On the other hand, with REST channels, after_handle runs no matter what input HTTP verb the request is using while handle_OPTIONS reacts to OPTIONS only so after_handle may be used for both simple and pre-flight CORS configuration.

All things considered, which one to use will be a choice to make based on a given integration scenario - both are applicable, depending on specific requirements.

Note also that in the code above each service has its own CORS configuration. Yet, it is likely that the same configuration should be shared by multiple services.

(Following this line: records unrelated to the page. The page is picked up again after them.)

[src/rtl/temp_ctrl_pkg.sv]
// Shared types and defaults for the temperature sample sequencer.
package temp_ctrl_pkg;

    localparam int DW_DEF = 3;
    localparam int CNT_W  = 8;

    typedef enum logic [1:0] {
        IDLE = 2'd0,
        REQ  = 2'd1,
        WAIT = 2'd2,
        LOAD = 2'd3
    } state_t;

endpackage

[src/rtl/temp_sample_ctrl_if.sv]
// Sensor request/response bundle between the sequencer and the sensor front end.
// Handshake: the controller raises sns_req and holds it until the sensor presents
// sns_dato with sns_rdy=1 for one cycle; sns_rdy is only honoured while a request is open.
interface temp_sample_ctrl_if #(
    parameter int DW = 3
);
    logic          sns_req;
    logic          sns_rdy;
    logic [DW-1:0] sns_dato;

    modport master (output sns_req, input sns_rdy, input sns_dato);
    modport slave  (input sns_req, output sns_rdy, output sns_dato);
endinterface

[src/rtl/tick_gen.sv]
// Free-running sample period counter; emits a one-cycle tick on its last count.
module tick_gen #(
    parameter int PERIOD = 100000
) (
    input  logic clk,
    input  logic EN,
    input  logic run,
    output logic tick
);
    localparam int            CW   = $clog2(PERIOD);
    localparam logic [CW-1:0] LAST = CW'(PERIOD - 1);

    logic [CW-1:0] cnt;

    always_ff @(posedge clk) begin
        if (!EN) begin
            cnt <= '0;
        end else if (!run || (cnt == LAST)) begin
            cnt <= '0;
        end else begin
            cnt <= cnt + CW'(1);
        end
    end

    assign tick = run && (cnt == LAST);
endmodule

[src/rtl/temp_sample_ctrl.sv]
// Periodic sampling sequencer: launches sensor requests, loads the answered code into
// the temperature register with a one-cycle strobe, and flags timeouts and overruns.
module temp_sample_ctrl
    import temp_ctrl_pkg::*;
#(
    parameter int PERIOD  = 100000,
    parameter int TIMEOUT = 1000,
    parameter int DW      = DW_DEF
) (
    input  logic                  clk,
    input  logic                  EN,
    input  logic                  run,
    input  logic                  clr_err,
    temp_sample_ctrl_if.master    sns,
    output logic                  leer,
    output logic [DW-1:0]         dato,
    output logic                  busy,
    output logic                  timeout_err,
    output logic                  overrun,
    output logic [CNT_W-1:0]      sample_cnt,
    output state_t                fsm_state
);
    localparam int            TW    = $clog2(TIMEOUT);
    localparam logic [TW-1:0] TLAST = TW'(TIMEOUT - 1);

    logic             tick;
    logic             pending;
    logic [TW-1:0]    tcnt;
    state_t           state, state_next;
    logic [TW-1:0]    tcnt_next;
    logic [DW-1:0]    dato_next;
    logic [CNT_W-1:0] cnt_next;
    logic             err_set;
    logic             consume;

    tick_gen #(.PERIOD(PERIOD)) u_tick (
        .clk  (clk),
        .EN   (EN),
        .run  (run),
        .tick (tick)
    );

    always_comb begin
        state_next = state;
        tcnt_next  = tcnt;
        dato_next  = dato;
        cnt_next   = sample_cnt;
        err_set    = 1'b0;
        consume    = 1'b0;
        case (state)
            IDLE: begin
                if (pending) begin
                    state_next = REQ;
                    consume    = 1'b1;
                end
            end
            REQ: begin
                tcnt_next  = '0;
                state_next = WAIT;
            end
            WAIT: begin
                // A response on the final wait cycle still counts as on time.
                if (sns.sns_rdy) begin
                    dato_next  = sns.sns_dato;
                    state_next = LOAD;
                end else if (tcnt == TLAST) begin
                    err_set    = 1'b1;
                    state_next = IDLE;
                end else begin
                    tcnt_next = tcnt + TW'(1);
                end
            end
            LOAD: begin
                cnt_next   = sample_cnt + CNT_W'(1);
                state_next = IDLE;
            end
            default: state_next = IDLE;
        endcase
    end

    always_ff @(posedge clk) begin
        if (!EN) begin
            state       <= IDLE;
            tcnt        <= '0;
            pending     <= 1'b0;
            dato        <= '0;
            sample_cnt  <= '0;
            timeout_err <= 1'b0;
            overrun     <= 1'b0;
        end else begin
            state      <= state_next;
            tcnt       <= tcnt_next;
            dato       <= dato_next;
            sample_cnt <= cnt_next;
            if (!run || consume) begin
                pending <= 1'b0;
            end else if (tick) begin
                pending <= 1'b1;
            end
            // Setting an error takes priority over a simultaneous clear.
            if (err_set) begin
                timeout_err <= 1'b1;
            end else if (clr_err) begin
                timeout_err <= 1'b0;
            end
            if (tick && pending) begin
                overrun <= 1'b1;
            end else if (clr_err) begin
                overrun <= 1'b0;
            end
        end
    end

    assign sns.sns_req = (state == REQ) || (state == WAIT);
    assign leer        = (state == LOAD);
    assign busy        = (state != IDLE);
    assign fsm_state   = state;
endmodule

[src/flat_wrapper.sv]
// flat-port wrapper written by rule: the top's interface ports become plain ports
module temp_sample_ctrl_flat import temp_ctrl_pkg::*;
#(
    parameter int PERIOD  = 100000,
    parameter int TIMEOUT = 1000,
    parameter int DW      = DW_DEF
)
  (clk, EN, run, clr_err, leer, dato, busy, timeout_err, overrun, sample_cnt, fsm_state, sns_sns_req, sns_sns_rdy, sns_sns_dato);
  temp_sample_ctrl_if #(.DW(DW)) sns_i ();
  input  logic clk;
  input  logic EN;
  input  logic run;
  input  logic clr_err;
  output logic leer;
  output logic [DW-1:0] dato;
  output logic busy;
  output logic timeout_err;
  output logic overrun;
  output logic [CNT_W-1:0] sample_cnt;
  output state_t fsm_state;
  output wire logic [$bits(sns_i.sns_req)-1:0] sns_sns_req;
  input wire logic [$bits(sns_i.sns_rdy)-1:0] sns_sns_rdy;
  input wire logic [$bits(sns_i.sns_dato)-1:0] sns_sns_dato;
  assign sns_sns_req = sns_i.sns_req;
  assign sns_i.sns_rdy = sns_sns_rdy;
  assign sns_i.sns_dato = sns_sns_dato;
  temp_sample_ctrl #(.PERIOD(PERIOD), .TIMEOUT(TIMEOUT), .DW(DW)) u_core (.clk(clk), .EN(EN), .run(run), .clr_err(clr_err), .sns(sns_i), .leer(leer), .dato(dato), .busy(busy), .timeout_err(timeout_err), .overrun(overrun), .sample_cnt(sample_cnt), .fsm_state(fsm_state));
endmodule
[config.mk]
export PLATFORM = sky130hd
export DESIGN_NAME = temp_sample_ctrl_flat
export DESIGN_NICKNAME = d
export VERILOG_FILES = /design/src/rtl/temp_ctrl_pkg.sv /design/src/rtl/temp_sample_ctrl_if.sv /design/src/rtl/tick_gen.sv /design/src/rtl/temp_sample_ctrl.sv /design/src/flat_wrapper.sv
export SDC_FILE = /design/constraint.sdc
export NUM_CORES = 1
export LEC_CHECK = 0
export BUFFER_PORTS_ARGS = -buffer_cell sky130_fd_sc_hd__buf_2
export CORE_UTILIZATION = 57
export CTS_CLUSTER_DIAMETER = 60
export DETAILED_ROUTE_END_ITERATION = 10
export PLACE_DENSITY_LB_ADDON = 0.12
export SETUP_SLACK_MARGIN = 0.02
export SLEW_MARGIN = 10
export SYNTH_ARGS = -nofsm -noshare
export SYNTH_HDL_FRONTEND = slang
export SYNTH_SLANG_ARGS = --single-unit
[constraint.sdc]
create_clock -name clk -period 1.86 [get_ports clk]
set_input_delay 0 -clock clk [delete_from_list [all_inputs] [get_ports clk]]
set_output_delay 0 -clock clk [all_outputs]
set_load 0.02 [all_outputs]
==> results.cfg <==
[status]
outcome = completed

[cts]
cts-buffers-inserted = 5
clk_pin_slew_worst_paths_ns = 0.08
post-cts-setup-buffers = 0
clk_path_buf_depth = 2
numClockSinks = 43
cts_root_buffer = clkbuf_8
worstSkewPairLatency_ns = 0.29
htreeDepth = 2
cts_tree = done

[finish]
diodes = 0
finalNetCount = 277
final_cells = 308
drive_gt1_frac = 0.195
syn2layout_area_growth_pct = 13.1
final_common_cell = dfxtp_1
fin_util = 0.701
fill_cells = 306
final_area_um2 = 2430
final_cell_mix = 43 x dfxtp_1, 27 x nor2_1, 25 x nand2_1, 25 x buf_2, 21 x xnor2_1

[placed_design]
place.port_buffers = 25
dpl_worst_slack_ns = 0.0560
post_dp_cell_area_um2 = 2300
hpwl_um = 2840
placedCellCount = 296
place.gp.congestion = 0.769

[global_routing]
grt_pass1_wl_um = 7010
grt_overflow = 0
track_usage = 0.220
antenna_found_initial = 0
grt_max_degree = 23
grt_pass1_vias = 1607

[routing]
drc = 0
wl_per_cell_um = 12.6
wirelength_um = 3870
ant_nets = 0
first_iter_violations = 85
num_vias = 1607
routed_via_density = 5.22
first_pass_iters = 4

[critical_path]
worstPathRequired_ns = 2.04
critical-path-max-stage-delay_ns = 0.37
timing.rr.start = u_core.fsm_state[0]
regToRegEndpoint = u_core.tcnt[9]
cp_cell_sequence = inv_1 -> ha_1 -> nand2b_1 -> buf_4 -> a2111oi_4 -> xnor2_1 -> nor2_1
reg2regPathDepth = 7
path_class = register to register
worst_setup_path_end_kind = register
cp_slowest_cell = a2111oi_4
path_delay_family = compound AO/OA/AOI/OAI gates
arrival_ns = 1.82
cp-start-kind = register
critical_path_buf_inv_count = 2
critical_path_peak_fanout = 10
r2r_slack_ns = 0.23

[worst_hold_path]
hp-class = primary input to register
hp-start = clr_err
whs_path_depth = 3
worstHoldEndpoint = u_core.timeout_err

[timing]
final.setup.tns_ns = 0
whs_ns = 0.0392
slew_headroom = 0.720
max_freq_mhz = 613
grt_setup_unrepaired = no
finalCritPeriodShare = 0.877
tightest_slew_ns = 0.414
fin_crit_ns = 1.63
clock_skew_ns = 0.00307
finalSetupViolCount = 0
slew_violations = 0
hold_viol_final = 0
setup_ws_ns = 0.228

[floorplanning]
rows = 21
die_h_um = 63.4
initial_core_util = 0.620
dieArea_um2 = 4020
die_x_um = 63.4
ios = 26
core_area_um2 = 3470

[synthesis]
synth_nets = 246
synthesis.area_um2 = 2150
synth_seq_cells = 43
syn_inst = 230
seq_area_frac_synth = 0.400
ys_warn_count = 0
netlist-cell-type-count = 39
synth_area_per_cell_um2 = 9.35

[power_and_ir_drop]
powerDensity_nw_per_um2 = 629
power_mw = 1.53
power_switching_uw = 326
p_int_mw = 1.20
pwr-share-seq = 0.604
pwr-share-clk = 0.370
combinationalPowerShare = 0.026
switching_share = 0.213
ir_worst_vdd_uv = 402
p_leak_nw = 0.900

[run]
max-cap-violations = 0
[timing repair]
item | in CTS | in global routing
hold buffers | 4 | 0
endpoints found under the setup margin | 0 | 5
resized for setup | 0 | 2
endpoints found under the hold margin | 4 | 0
[worst max-delay path by stage]
stage / start / end / slack [ns] / cells past startpoint
2_1_floorplan: u_core.fsm_state[1] / u_core.sample_cnt[7] / 0.1 / 5
3_3_place_gp: u_core.fsm_state[0] / u_core.tcnt[7] / 0.16 / 6
3_5_place_dp: u_core.fsm_state[0] / u_core.tcnt[9] / 0.06 / 6
4_1_cts: u_core.fsm_state[0] / u_core.tcnt[9] / 0.05 / 6
5_1_grt: u_core.fsm_state[0] / u_core.tcnt[9] / 0.07 / 7
6_report: u_core.fsm_state[0] / u_core.tcnt[9] / 0.23 / 7
[final cells by class]
type                    count  area [µm²]  share of cell area
clock inverters             1        5.00             0.00206
flip-flops and latches     43         861               0.354
clock buffers               7        76.3              0.0314
multi-input cells         170        1210               0.499
repair buffers             31         180              0.0741
inverters                  10        37.5              0.0154
well taps                  46        57.6              0.0237
[flip-flops by register name, summed over array words and instances (netlist names)]
register and cells:
u_core.dato 3, u_core.fsm_state 2, u_core.overrun 1, u_core.pending 1, u_core.sample_cnt 8, u_core.tcnt 10
u_core.timeout_err 1, u_core.u_tick.cnt 17
[Yosys cell counts, drive strengths merged]
master | n | area, µm²
a21oi | 1 | 5.00
and4bb | 3 | 37.5
nor2 | 29 | 114
or3 | 3 | 18.8
mux2i | 4 | 40.0
xor2 | 6 | 52.6
xnor2 | 21 | 184
a32o | 1 | 10.0
nand3 | 11 | 72.6
clkbuf | 2 | 7.51
nor2b | 2 | 12.5
ha | 8 | 100
o21ai | 4 | 20.0
nand2b | 3 | 18.8
a21boi | 5 | 37.5
and2 | 8 | 50.1
dfxtp | 43 | 861
inv | 10 | 37.5
nand2 | 25 | 93.8
a31oi | 2 | 27.5
nor4 | 5 | 50.1
and4 | 2 | 17.5
nor4b | 1 | 8.76
o22ai | 3 | 18.8
nand4 | 11 | 93.8
a211oi | 4 | 35.0
nor3 | 4 | 20.0
buf | 5 | 37.5
and3 | 2 | 12.5
a2111oi | 2 | 55.1
[layer usage]
metal / global-route usage / vias to the layer above / part of all wire
met5: 0 / - / 0
met4: 0.0682 / 0 / 0.015
met3: 0.0543 / 6 / 0.027
met2: 0.388 / 18 / 0.49
met1: 0.258 / 732 / 0.46
li1: - / 851 / -
[worst min-delay path: cells and delay by family]
kind	cells	cell delay [ns]
AOI/OAI and AO/OA	1	0.06
buffers and inverters	1	0.09
and+or+nand+nor	1	0.14
[power by group through the flow]
stage | Combinational [mW] | Clock [mW] | Sequential, mW
2_1_floorplan | 0.0206 | 0 | 0.945
3_3_place_gp | 0.0337 | 0 | 0.945
3_5_place_dp | 0.0335 | 0 | 0.945
4_1_cts | 0.0399 | 0.589 | 0.923
5_1_grt | 0.0441 | 0.626 | 0.924
6_report | 0.0393 | 0.565 | 0.924
[cell families (layout without fill, tap and decap cells)]
group	after synthesis	count (layout)	synth area share
AO/OA/AOI/OAI	22	22	0.0972
XOR/XNOR	27	27	0.110
adder cells (fa/ha/maj)	8	8	0.0466
buffers and inverters	17	49	0.0384
flip-flops	43	43	0.400
multiplexers	4	4	0.0186
AND/OR/NAND/NOR	109	109	0.289
(Power assumes the default switching activity.)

Simple Python inheritance will work here nicely:

# -*- coding: utf-8 -*-

# Zato
from zato.server.service import Service

class BaseService(Service):

    def after_handle(self):

        # We only allow requests from this particular origin
        allow_from_name = 'Access-Control-Allow-Origin'
        allow_from_value = 'https://www.example.com'

        self.response.headers[allow_from_name] = allow_from

class MyChildService1(BaseService):

    def handle(self):
        # Business implementation goes here
        pass

class MyChildService2(BaseService):

    def handle(self):
        # Business implementation goes here
        pass

Or, with handle_OPTIONS:

# -*- coding: utf-8 -*-

# Zato
from zato.server.service import Service

class BaseService(Service):

    def handle_OPTIONS(self):

        # We only allow requests from this particular origin
        allow_from_name = 'Access-Control-Allow-Origin'
        allow_from_value = 'https://www.example.com'

        self.response.headers[allow_from_name] = allow_from

class MyChildService1(BaseService):

    def handle(self):
        # Business implementation goes here
        pass

class MyChildService2(BaseService):

    def handle(self):
        # Business implementation goes here
        pass

Now, the same configuration is accessible to more than one service and if anything needs to be changed, it is done in the base service.

Observe that the code above uses 'Access-Control-Allow-Origin' only but CORS employs other headers as well - you just put them all in self.response.headers, it is a regular Python dictionary with keys mapping to HTTP header names and values to header values.

This is everything that is needed to configure Zato for CORS-using REST API calls - choose the method most suitable (after_handle or handle_OPTIONS), assign headers to self.response.headers, hot-deploy your service and that is it!